**Description of the task**
Could you print, exactly as they stand, the lines from the one holding "localparam int TIMER0_BIT = 2;" to the end of the data below, and nothing more?

**Stored records**

================================

[src/rtl/csfa_pkg.sv]
// Shared constants for the status-flag and operand-range datapath.
// Operation
// - Eight-bit flag register; upper four feed branches.
// - Plain loads write the flag register directly.
// - AND updates zero, sign and overflow.
// - Overflow bit four marks signed range overflow.
// - Logical operations force overflow to zero.
// - Sign bit five copies result MSB.
// - Arithmetic and logic: zero when result zero.
// - Test, rotate, shift: zero when value zero.
// - Carry bit seven marks carry or borrow.
// - Rotate or shift carry holds last bit out.
// - Carry set, clear, invert touch only carry.
// - Rotate left through carry, nine bits.
// - Rotate right through carry, nine bits.
// - Inverted mask test updates flags, keeps destination.
// - Registers span 0-255, working registers 0-15.
// - Pairs even 0-254, working pairs even 0-14.
// - Direct program addresses span 0-8191.
// - Short indexed adds signed displacement to pair.
// - Relative target adds displacement to next address.
package csfa_pkg;
    localparam logic [7:0] CSFA_FLAGS_ADDR = 8'hD5;
    localparam logic [7:0] CSFA_FLAGS_RESET = 8'h00;
    localparam int CSFA_BIT_V = 4;
    localparam int CSFA_BIT_S = 5;
    localparam int CSFA_BIT_Z = 6;
    localparam int CSFA_BIT_C = 7;
    localparam int CSFA_PADDR_W = 13;
    localparam logic [7:0] CSFA_PAIR_MAX = 8'hFE;
    localparam logic [3:0] CSFA_WPAIR_MAX = 4'hE;
    typedef enum logic [4:0] {
        CSFA_OP_NONE = 5'h00, CSFA_OP_ADD = 5'h01, CSFA_OP_ADC = 5'h02,
        CSFA_OP_SUB = 5'h03, CSFA_OP_SBC = 5'h04, CSFA_OP_CMP = 5'h05,
        CSFA_OP_INC = 5'h06, CSFA_OP_DEC = 5'h07, CSFA_OP_AND = 5'h08,
        CSFA_OP_OR = 5'h09, CSFA_OP_XOR = 5'h0A, CSFA_OP_COM = 5'h0B,
        CSFA_OP_MASK_TEST = 5'h0C, CSFA_OP_INV_MASK_TEST = 5'h0D,
        CSFA_OP_ROT_LEFT = 5'h0E, CSFA_OP_ROT_LEFT_CARRY = 5'h0F,
        CSFA_OP_ROT_RIGHT = 5'h10, CSFA_OP_ROT_RIGHT_CARRY = 5'h11,
        CSFA_OP_ARITH_SHIFT_RIGHT = 5'h12, CSFA_OP_CARRY_SET = 5'h13,
        CSFA_OP_CARRY_CLEAR = 5'h14, CSFA_OP_CARRY_INVERT = 5'h15
    } csfa_op_e;
    typedef enum logic [1:0] {
        CSFA_ST_IDLE = 2'b01,
        CSFA_ST_DONE = 2'b10
    } csfa_state_e;
endpackage

[src/rtl/csfa_top.sv]
// Condition register, operation sequencing and operand checks.
module csfa_top import csfa_pkg::*; (
    input wire logic clk_sys,
    input wire logic rst_n,
    input wire logic op_valid,
    input wire csfa_op_e op,
    input wire logic [7:0] dst_value,
    input wire logic [7:0] src_value,
    input wire logic [7:0] dst_addr,
    input wire logic load_valid,
    input wire logic [7:0] load_addr,
    input wire logic [7:0] load_data,
    input wire logic [7:0] pair_addr,
    input wire logic [3:0] work_pair,
    input wire logic [15:0] pair_value,
    input wire logic [7:0] disp,
    input wire logic [15:0] next_pc,
    input wire logic [15:0] direct_addr,
    output logic [7:0] cpu_condition_register,
    output logic [3:0] branch_flags,
    output logic [7:0] result,
    output logic result_we,
    output logic done,
    output logic dest_conflict,
    output logic pair_ok,
    output logic work_pair_ok,
    output logic direct_ok,
    output logic [15:0] short_index_addr,
    output logic [15:0] branch_target
);
    csfa_state_e state;
    csfa_state_e next_state;
    logic [7:0] next_flags;
    logic [7:0] next_result;
    logic next_result_we;
    logic next_conflict;
    logic [7:0] alu_result;
    logic alu_we;
    logic [3:0] alu_flags;
    logic [3:0] alu_mask;
    logic [7:0] merged;
    csfa_alu u_alu (
        .op(op),
        .dst(dst_value),
        .src(src_value),
        .carry_in(cpu_condition_register[CSFA_BIT_C]),
        .result(alu_result),
        .write_result(alu_we),
        .flags_new(alu_flags),
        .flags_mask(alu_mask)
    );
    csfa_addr u_addr (
        .reg_addr(dst_addr),
        .pair_addr(pair_addr),
        .work_pair(work_pair),
        .pair_value(pair_value),
        .disp(disp),
        .next_pc(next_pc),
        .direct_addr(direct_addr),
        .pair_ok(pair_ok),
        .work_pair_ok(work_pair_ok),
        .direct_ok(direct_ok),
        .short_index_addr(short_index_addr),
        .branch_target(branch_target)
    );
    assign branch_flags = cpu_condition_register[CSFA_BIT_C:CSFA_BIT_V];
    always_comb begin
        merged = cpu_condition_register;
        merged[7:4] = (alu_flags & alu_mask) | (cpu_condition_register[7:4] & ~alu_mask);
        next_flags = cpu_condition_register;
        next_result = result;
        next_result_we = 1'b0;
        next_conflict = 1'b0;
        next_state = CSFA_ST_IDLE;
        case (state)
            CSFA_ST_IDLE, CSFA_ST_DONE: begin
                if (op_valid && op != CSFA_OP_NONE) begin
                    // Low nibble never changes on an operation.
                    next_flags = merged;
                    next_result = alu_result;
                    next_result_we = alu_we;
                    // Result write to the flag register is flagged, and the flag update wins.
                    next_conflict = alu_we && (alu_mask != 4'h0) && (dst_addr == CSFA_FLAGS_ADDR);
                    if (alu_we && (alu_mask == 4'h0) && (dst_addr == CSFA_FLAGS_ADDR)) begin
                        next_flags = alu_result;
                    end
                    next_state = CSFA_ST_DONE;
                end else if (load_valid && load_addr == CSFA_FLAGS_ADDR) begin
                    next_flags = load_data;
                end
            end
            default: begin
                next_state = CSFA_ST_IDLE;
            end
        endcase
    end
    always_ff @(posedge clk_sys or negedge rst_n) begin
        if (!rst_n) begin
            state <= CSFA_ST_IDLE;
            cpu_condition_register <= CSFA_FLAGS_RESET;
            result <= 8'h00;
            result_we <= 1'b0;
            dest_conflict <= 1'b0;
        end else begin
            state <= next_state;
            cpu_condition_register <= next_flags;
            result <= next_result;
            result_we <= next_result_we;
            dest_conflict <= next_conflict;
        end
    end
    assign done = (state == CSFA_ST_DONE);
    a_logic_clears_v: assert property (@(posedge clk_sys) disable iff (!rst_n)
        op_valid && op inside {CSFA_OP_AND, CSFA_OP_OR, CSFA_OP_XOR}
        |=> !cpu_condition_register[CSFA_BIT_V])
        else $error("overflow not cleared after logic op");
    a_zero_tracks_result: assert property (@(posedge clk_sys) disable iff (!rst_n)
        op_valid && op inside {CSFA_OP_ADD, CSFA_OP_SUB, CSFA_OP_AND, CSFA_OP_XOR}
        |=> cpu_condition_register[CSFA_BIT_Z] == (result == 8'h00))
        else $error("zero flag does not match result");
    a_sign_tracks_msb: assert property (@(posedge clk_sys) disable iff (!rst_n)
        op_valid && op inside {CSFA_OP_ADD, CSFA_OP_OR, CSFA_OP_ROT_LEFT, CSFA_OP_ROT_RIGHT}
        |=> cpu_condition_register[CSFA_BIT_S] == result[7])
        else $error("sign flag does not match result msb");
    a_add_carry_out: assert property (@(posedge clk_sys) disable iff (!rst_n)
        op_valid && op == CSFA_OP_ADD
        |=> cpu_condition_register[CSFA_BIT_C] == ({1'b0, $past(dst_value)} + {1'b0, $past(src_value)} > 9'h0FF))
        else $error("add carry wrong");
    a_rlc_rotate: assert property (@(posedge clk_sys) disable iff (!rst_n)
        op_valid && op == CSFA_OP_ROT_LEFT_CARRY
        |=> {cpu_condition_register[CSFA_BIT_C], result} == {$past(dst_value), $past(cpu_condition_register[CSFA_BIT_C])})
        else $error("rotate left through carry wrong");
    a_rrc_rotate: assert property (@(posedge clk_sys) disable iff (!rst_n)
        op_valid && op == CSFA_OP_ROT_RIGHT_CARRY
        |=> {result, cpu_condition_register[CSFA_BIT_C]} == {$past(cpu_condition_register[CSFA_BIT_C]), $past(dst_value)})
        else $error("rotate right through carry wrong");
    a_carry_ops_only_c: assert property (@(posedge clk_sys) disable iff (!rst_n)
        op_valid && op inside {CSFA_OP_CARRY_SET, CSFA_OP_CARRY_CLEAR, CSFA_OP_CARRY_INVERT}
        |=> cpu_condition_register[6:0] == $past(cpu_condition_register[6:0]) && !result_we)
        else $error("carry op disturbed other bits");
    a_tcm_no_write: assert property (@(posedge clk_sys) disable iff (!rst_n)
        op_valid && op == CSFA_OP_INV_MASK_TEST
        |=> !result_we && cpu_condition_register[CSFA_BIT_Z] == ((~$past(dst_value) & $past(src_value)) == 8'h00))
        else $error("inverted mask test wrong");
    a_low_nibble_kept: assert property (@(posedge clk_sys) disable iff (!rst_n)
        op_valid && op != CSFA_OP_NONE && dst_addr != CSFA_FLAGS_ADDR
        |=> cpu_condition_register[3:0] == $past(cpu_condition_register[3:0]))
        else $error("low flag bits changed by operation");
    a_load_writes_flags: assert property (@(posedge clk_sys) disable iff (!rst_n)
        !op_valid && load_valid && load_addr == CSFA_FLAGS_ADDR
        |=> cpu_condition_register == $past(load_data))
        else $error("load to flag register lost");
endmodule
===== config.mk =====
export PLATFORM = sky130hd
export DESIGN_NAME = ivau_top
export DESIGN_NICKNAME = d
export VERILOG_FILES = /design/src/rtl/ivau_pkg.sv /design/src/rtl/ivau_top.sv
export VERILOG_INCLUDE_DIRS = /design/src /design/src/rtl
export SDC_FILE = /design/constraint.sdc
export NUM_CORES = 1
export LEC_CHECK = 0
export ABC_AREA = 1
export BUFFER_PORTS_ARGS = -buffer_cell sky130_fd_sc_hd__clkbuf_2
export CORE_ASPECT_RATIO = 0.9
export CORE_MARGIN = 3
export CORE_UTILIZATION = 25
export DETAILED_ROUTE_END_ITERATION = 8
export PLACE_DENSITY = 0.47
export SYNTH_ARGS = -nofsm -noshare
export SYNTH_HDL_FRONTEND = slang
export SYNTH_SLANG_ARGS = --single-unit

===== constraint.sdc =====
create_clock -name core_clk -period 2.1 [get_ports core_clk]
set_clock_uncertainty 0.15 [all_clocks]
set_input_delay 0.42 -clock core_clk [delete_from_list [all_inputs] [get_ports core_clk]]
set_output_delay 0.42 -clock core_clk [all_outputs]
set_load 0.01 [all_outputs]
===== src/core/gpio_pkg.sv =====
// Constants shared by the bidirectional port block and its per-port slices.
// What this block does
// - Direction bit 1 makes the pin an input; reads return the synchronised pin level.
// - Direction bit 0 drives the pin push-pull from its output latch.
// - Reading an output pin returns the latch contents, not the pad level.
// - Inputs pass a two-flop synchroniser; a port read captures the pin level sampled two clocks earlier.
// - Output data is latched and holds until software rewrites it.
// - Pull-high bit 1 connects weak pull-up on an input pin; 0 disconnects.
// - Port A pin seven has no pull-up; that pull-high bit is unimplemented.
// - Unimplemented direction, pull-high and wake bits read back as zero.
// - While halted, a falling edge on a wake-enabled Port A pin wakes the core.
// - Each Port A pin has its own wake enable; several may be enabled.
// - Direction bits may be rewritten anytime; the pin role follows at once.
// - Divider output reaches its pin only while that pin is an output.
// - PWM output drives its pin only while that pin is an output.
// - Reset sets all implemented data latch and direction bits high.
package gpio_pkg;

    localparam int NUM_PORTS = 6;
    localparam int PORT_W = 8;

    typedef logic [PORT_W-1:0] port_word_t;

    // Ports in order A, B, C, D, E, F.
    localparam port_word_t IMPL_MASK [NUM_PORTS] = '{8'hFF, 8'hFF, 8'h7C, 8'hFF, 8'hFF, 8'h03};
    localparam port_word_t PU_MASK [NUM_PORTS] = '{8'h7F, 8'hFF, 8'h7C, 8'hFF, 8'hFF, 8'h03};
    localparam port_word_t DIR_RESET [NUM_PORTS] = '{8'hFF, 8'hFF, 8'h7C, 8'hFF, 8'hFF, 8'h03};
    localparam port_word_t DATA_RESET = 8'hFF;
    localparam port_word_t PU_RESET = 8'h00;
    localparam port_word_t WAKE_RESET = 8'h00;

    // Data memory addresses of the port registers.
    localparam port_word_t DATA_ADDR [NUM_PORTS] = '{8'h12, 8'h14, 8'h16, 8'h18, 8'h1A, 8'h1C};
    localparam port_word_t DIR_ADDR [NUM_PORTS] = '{8'h13, 8'h15, 8'h17, 8'h19, 8'h1B, 8'h1D};
    localparam port_word_t PU_ADDR [NUM_PORTS] = '{8'h20, 8'h21, 8'h22, 8'h23, 8'h24, 8'h25};
    localparam port_word_t WAKE_ADDR = 8'h26;

    // Shared pin positions as port index and bit.
    localparam int PORT_A = 0;
    localparam int PORT_B = 1;
    localparam int FREQ_DIV_BIT = 1;
    localparam int TIMER0_BIT = 2;
    localparam int IRQ_BIT = 3;
    localparam int TIMER1_BIT = 4;
    localparam int PWM0_BIT = 6;
    localparam int PWM1_BIT = 7;

endpackage : gpio_pkg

================================

**Response**
    localparam int TIMER0_BIT = 2;
    localparam int IRQ_BIT = 3;
    localparam int TIMER1_BIT = 4;
    localparam int PWM0_BIT = 6;
    localparam int PWM1_BIT = 7;

endpackage : gpio_pkg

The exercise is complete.